_EXERCISE INPUTS_.
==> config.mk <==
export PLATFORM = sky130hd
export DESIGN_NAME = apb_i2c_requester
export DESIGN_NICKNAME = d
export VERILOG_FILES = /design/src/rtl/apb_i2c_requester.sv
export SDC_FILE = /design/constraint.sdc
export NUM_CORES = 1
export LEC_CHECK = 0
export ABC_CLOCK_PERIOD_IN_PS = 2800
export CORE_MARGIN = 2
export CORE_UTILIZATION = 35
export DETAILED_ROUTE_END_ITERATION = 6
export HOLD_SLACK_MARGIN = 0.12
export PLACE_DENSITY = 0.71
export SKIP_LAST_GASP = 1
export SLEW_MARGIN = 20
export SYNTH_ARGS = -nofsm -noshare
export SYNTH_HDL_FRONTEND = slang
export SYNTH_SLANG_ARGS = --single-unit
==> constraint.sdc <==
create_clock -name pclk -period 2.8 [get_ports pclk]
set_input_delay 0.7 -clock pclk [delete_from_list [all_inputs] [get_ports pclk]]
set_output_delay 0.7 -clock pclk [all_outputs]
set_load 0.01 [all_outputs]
==
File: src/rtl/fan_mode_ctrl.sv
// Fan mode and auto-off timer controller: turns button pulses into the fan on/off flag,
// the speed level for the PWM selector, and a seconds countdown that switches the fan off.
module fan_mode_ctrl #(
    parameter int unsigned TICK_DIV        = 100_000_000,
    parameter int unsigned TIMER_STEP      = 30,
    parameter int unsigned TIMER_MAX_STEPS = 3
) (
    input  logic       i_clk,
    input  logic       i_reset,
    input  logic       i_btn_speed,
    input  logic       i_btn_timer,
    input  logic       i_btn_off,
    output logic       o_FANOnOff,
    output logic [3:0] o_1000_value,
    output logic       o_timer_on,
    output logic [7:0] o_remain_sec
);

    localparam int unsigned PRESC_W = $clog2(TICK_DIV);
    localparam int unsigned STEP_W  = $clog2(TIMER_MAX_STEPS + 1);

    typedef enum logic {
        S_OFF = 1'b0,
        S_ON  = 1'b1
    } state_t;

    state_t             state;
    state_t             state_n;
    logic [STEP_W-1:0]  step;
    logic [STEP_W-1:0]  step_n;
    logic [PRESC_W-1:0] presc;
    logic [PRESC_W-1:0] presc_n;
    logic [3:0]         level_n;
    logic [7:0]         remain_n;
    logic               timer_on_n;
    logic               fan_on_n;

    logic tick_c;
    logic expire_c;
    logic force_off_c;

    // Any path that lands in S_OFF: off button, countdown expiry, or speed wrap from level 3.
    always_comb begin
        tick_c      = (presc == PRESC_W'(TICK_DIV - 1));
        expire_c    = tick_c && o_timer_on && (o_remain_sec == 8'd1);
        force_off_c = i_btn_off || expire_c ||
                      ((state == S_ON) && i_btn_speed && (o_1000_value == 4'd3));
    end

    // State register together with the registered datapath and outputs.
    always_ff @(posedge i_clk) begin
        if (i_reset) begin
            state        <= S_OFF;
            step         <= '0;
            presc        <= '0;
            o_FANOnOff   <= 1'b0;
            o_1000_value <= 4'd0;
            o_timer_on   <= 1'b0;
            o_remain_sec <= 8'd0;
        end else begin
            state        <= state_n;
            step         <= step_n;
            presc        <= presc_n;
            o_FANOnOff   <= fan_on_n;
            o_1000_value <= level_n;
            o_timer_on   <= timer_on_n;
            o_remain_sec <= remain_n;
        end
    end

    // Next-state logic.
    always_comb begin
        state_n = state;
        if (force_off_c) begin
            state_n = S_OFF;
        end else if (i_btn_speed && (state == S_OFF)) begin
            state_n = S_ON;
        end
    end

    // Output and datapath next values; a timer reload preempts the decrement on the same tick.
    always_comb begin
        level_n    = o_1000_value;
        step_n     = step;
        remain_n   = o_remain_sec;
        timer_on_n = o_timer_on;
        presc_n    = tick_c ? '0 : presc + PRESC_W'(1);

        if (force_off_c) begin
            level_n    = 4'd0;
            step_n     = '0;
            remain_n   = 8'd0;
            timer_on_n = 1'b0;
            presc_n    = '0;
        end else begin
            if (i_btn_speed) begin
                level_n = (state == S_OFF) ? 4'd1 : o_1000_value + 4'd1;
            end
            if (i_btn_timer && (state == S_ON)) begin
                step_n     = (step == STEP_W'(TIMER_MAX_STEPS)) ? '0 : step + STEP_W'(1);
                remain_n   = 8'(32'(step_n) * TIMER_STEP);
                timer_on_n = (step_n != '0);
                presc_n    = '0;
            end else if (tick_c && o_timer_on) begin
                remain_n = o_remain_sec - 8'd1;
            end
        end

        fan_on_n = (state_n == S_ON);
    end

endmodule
==
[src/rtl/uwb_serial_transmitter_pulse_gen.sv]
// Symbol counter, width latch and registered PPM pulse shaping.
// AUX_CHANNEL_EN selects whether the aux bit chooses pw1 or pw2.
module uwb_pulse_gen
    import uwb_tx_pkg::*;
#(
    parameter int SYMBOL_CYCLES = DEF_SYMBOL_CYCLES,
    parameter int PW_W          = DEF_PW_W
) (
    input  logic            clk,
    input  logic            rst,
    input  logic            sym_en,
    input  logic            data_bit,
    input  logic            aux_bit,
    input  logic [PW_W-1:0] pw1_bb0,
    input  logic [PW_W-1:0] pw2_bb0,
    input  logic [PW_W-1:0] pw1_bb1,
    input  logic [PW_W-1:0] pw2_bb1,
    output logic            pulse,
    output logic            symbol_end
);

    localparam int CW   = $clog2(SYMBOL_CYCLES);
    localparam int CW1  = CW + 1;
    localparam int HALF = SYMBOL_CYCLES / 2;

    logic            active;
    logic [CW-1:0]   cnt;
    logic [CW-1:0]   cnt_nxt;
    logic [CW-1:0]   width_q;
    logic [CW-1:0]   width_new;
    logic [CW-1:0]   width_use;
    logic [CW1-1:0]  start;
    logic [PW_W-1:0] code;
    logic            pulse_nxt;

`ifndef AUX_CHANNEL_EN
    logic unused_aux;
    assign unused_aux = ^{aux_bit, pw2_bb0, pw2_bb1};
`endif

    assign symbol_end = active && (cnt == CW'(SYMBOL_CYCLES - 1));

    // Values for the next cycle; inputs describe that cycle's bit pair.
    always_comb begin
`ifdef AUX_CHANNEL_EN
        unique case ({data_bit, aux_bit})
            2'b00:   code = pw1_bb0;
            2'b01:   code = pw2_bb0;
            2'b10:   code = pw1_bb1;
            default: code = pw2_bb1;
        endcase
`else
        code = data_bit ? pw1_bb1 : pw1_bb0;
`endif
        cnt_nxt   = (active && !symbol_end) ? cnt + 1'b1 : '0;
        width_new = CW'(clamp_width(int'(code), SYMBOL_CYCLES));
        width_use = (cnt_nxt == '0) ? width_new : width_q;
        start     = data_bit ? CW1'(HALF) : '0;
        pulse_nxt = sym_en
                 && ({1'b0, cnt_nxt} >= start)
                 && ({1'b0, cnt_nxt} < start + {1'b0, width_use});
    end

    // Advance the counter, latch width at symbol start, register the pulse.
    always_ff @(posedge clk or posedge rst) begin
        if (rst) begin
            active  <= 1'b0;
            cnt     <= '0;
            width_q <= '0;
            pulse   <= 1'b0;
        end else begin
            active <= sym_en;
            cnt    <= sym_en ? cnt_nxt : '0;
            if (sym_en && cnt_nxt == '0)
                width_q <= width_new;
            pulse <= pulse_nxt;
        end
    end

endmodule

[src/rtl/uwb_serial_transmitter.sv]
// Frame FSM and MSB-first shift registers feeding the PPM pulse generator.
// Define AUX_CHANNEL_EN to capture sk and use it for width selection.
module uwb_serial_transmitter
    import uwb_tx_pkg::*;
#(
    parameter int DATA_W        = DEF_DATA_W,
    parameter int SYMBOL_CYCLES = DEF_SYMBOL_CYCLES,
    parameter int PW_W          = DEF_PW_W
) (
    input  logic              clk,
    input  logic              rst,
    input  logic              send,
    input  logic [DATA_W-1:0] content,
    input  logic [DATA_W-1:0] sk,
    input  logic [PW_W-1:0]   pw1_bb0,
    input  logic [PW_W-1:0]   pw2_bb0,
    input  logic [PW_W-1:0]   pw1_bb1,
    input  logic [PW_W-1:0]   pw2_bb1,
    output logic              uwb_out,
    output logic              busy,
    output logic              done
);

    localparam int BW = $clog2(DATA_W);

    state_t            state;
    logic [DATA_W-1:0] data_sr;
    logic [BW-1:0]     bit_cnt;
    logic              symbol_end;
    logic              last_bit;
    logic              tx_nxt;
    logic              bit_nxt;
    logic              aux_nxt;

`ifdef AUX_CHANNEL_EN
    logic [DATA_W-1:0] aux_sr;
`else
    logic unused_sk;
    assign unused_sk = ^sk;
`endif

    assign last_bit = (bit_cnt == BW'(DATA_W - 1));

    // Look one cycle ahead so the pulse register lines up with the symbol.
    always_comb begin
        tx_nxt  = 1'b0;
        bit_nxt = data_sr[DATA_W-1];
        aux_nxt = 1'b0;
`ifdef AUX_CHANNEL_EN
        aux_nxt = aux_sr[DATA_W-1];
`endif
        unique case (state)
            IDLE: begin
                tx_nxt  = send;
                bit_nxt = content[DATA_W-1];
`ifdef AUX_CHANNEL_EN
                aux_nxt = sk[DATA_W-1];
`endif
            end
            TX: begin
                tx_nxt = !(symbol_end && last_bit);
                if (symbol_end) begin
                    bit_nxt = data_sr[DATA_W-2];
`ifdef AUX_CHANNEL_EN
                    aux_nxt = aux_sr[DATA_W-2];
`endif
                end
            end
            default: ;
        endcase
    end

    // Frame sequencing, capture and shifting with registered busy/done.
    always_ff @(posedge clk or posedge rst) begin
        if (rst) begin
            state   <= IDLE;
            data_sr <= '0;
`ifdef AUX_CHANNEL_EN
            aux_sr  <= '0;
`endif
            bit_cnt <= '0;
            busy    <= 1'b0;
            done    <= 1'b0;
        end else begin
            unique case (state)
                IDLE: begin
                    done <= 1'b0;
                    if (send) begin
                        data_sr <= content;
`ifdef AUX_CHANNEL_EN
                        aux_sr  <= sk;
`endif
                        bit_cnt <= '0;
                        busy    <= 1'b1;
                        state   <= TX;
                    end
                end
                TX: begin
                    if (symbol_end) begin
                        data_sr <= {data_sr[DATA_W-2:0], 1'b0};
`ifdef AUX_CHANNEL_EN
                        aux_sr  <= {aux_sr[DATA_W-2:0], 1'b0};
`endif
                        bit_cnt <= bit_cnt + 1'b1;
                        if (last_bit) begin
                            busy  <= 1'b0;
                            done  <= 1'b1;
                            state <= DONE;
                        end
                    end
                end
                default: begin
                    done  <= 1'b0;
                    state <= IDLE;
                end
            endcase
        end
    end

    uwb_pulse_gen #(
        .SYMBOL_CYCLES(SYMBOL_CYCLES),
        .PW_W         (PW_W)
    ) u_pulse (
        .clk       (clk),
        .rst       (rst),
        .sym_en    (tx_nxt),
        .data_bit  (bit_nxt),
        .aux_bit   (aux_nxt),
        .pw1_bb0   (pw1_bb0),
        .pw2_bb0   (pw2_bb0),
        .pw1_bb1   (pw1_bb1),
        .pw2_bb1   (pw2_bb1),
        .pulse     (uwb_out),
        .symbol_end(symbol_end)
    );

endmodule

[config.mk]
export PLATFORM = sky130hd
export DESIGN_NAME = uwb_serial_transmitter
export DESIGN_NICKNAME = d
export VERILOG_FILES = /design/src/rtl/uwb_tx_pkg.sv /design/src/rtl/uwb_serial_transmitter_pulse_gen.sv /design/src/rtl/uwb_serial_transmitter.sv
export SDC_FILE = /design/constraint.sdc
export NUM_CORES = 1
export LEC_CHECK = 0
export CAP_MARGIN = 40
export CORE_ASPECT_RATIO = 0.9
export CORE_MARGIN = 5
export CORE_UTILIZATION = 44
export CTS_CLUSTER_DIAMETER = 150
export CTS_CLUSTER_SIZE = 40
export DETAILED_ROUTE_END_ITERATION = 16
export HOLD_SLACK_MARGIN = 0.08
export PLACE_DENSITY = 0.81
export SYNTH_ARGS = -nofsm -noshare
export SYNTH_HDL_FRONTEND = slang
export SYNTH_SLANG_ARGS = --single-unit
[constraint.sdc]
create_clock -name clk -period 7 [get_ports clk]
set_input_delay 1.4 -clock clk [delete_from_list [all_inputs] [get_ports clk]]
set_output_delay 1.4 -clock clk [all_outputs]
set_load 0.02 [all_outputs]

_WORK INSTRUCTIONS_.
Starting with the line that holds "o_1000_value <= 4'd0;" and ending with the line that holds "state_n = state;", retype every line in the data above exactly, and nothing else.

_THE ANSWER_.
            o_1000_value <= 4'd0;
            o_timer_on   <= 1'b0;
            o_remain_sec <= 8'd0;
        end else begin
            state        <= state_n;
            step         <= step_n;
            presc        <= presc_n;
            o_FANOnOff   <= fan_on_n;
            o_1000_value <= level_n;
            o_timer_on   <= timer_on_n;
            o_remain_sec <= remain_n;
        end
    end

    // Next-state logic.
    always_comb begin
        state_n = state;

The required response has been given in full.